#### [ASSIGNMENT]
Every line from the line containing "set_input_delay 1.53 -clock" through the final line below is to be repeated exactly; no other line is.

#### [EXERCISE MATERIAL]
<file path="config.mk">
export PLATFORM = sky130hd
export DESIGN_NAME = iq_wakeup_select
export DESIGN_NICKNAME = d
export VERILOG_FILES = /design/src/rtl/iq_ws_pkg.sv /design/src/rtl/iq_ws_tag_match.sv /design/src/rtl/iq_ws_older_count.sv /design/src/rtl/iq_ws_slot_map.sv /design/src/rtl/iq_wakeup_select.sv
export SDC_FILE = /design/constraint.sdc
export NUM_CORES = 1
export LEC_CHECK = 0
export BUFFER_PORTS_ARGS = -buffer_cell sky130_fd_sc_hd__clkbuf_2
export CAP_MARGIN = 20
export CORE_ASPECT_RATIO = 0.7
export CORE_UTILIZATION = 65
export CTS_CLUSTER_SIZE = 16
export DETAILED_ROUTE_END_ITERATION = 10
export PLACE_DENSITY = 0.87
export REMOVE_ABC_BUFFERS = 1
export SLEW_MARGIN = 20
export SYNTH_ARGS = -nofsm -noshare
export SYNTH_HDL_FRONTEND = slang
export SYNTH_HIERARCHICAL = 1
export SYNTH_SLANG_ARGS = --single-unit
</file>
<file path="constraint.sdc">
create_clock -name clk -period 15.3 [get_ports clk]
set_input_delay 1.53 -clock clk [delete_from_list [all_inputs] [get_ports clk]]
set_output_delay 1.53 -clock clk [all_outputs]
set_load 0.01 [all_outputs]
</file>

#### [REPLY TO THE TASK]
set_input_delay 1.53 -clock clk [delete_from_list [all_inputs] [get_ports clk]]
set_output_delay 1.53 -clock clk [all_outputs]
set_load 0.01 [all_outputs]
</file>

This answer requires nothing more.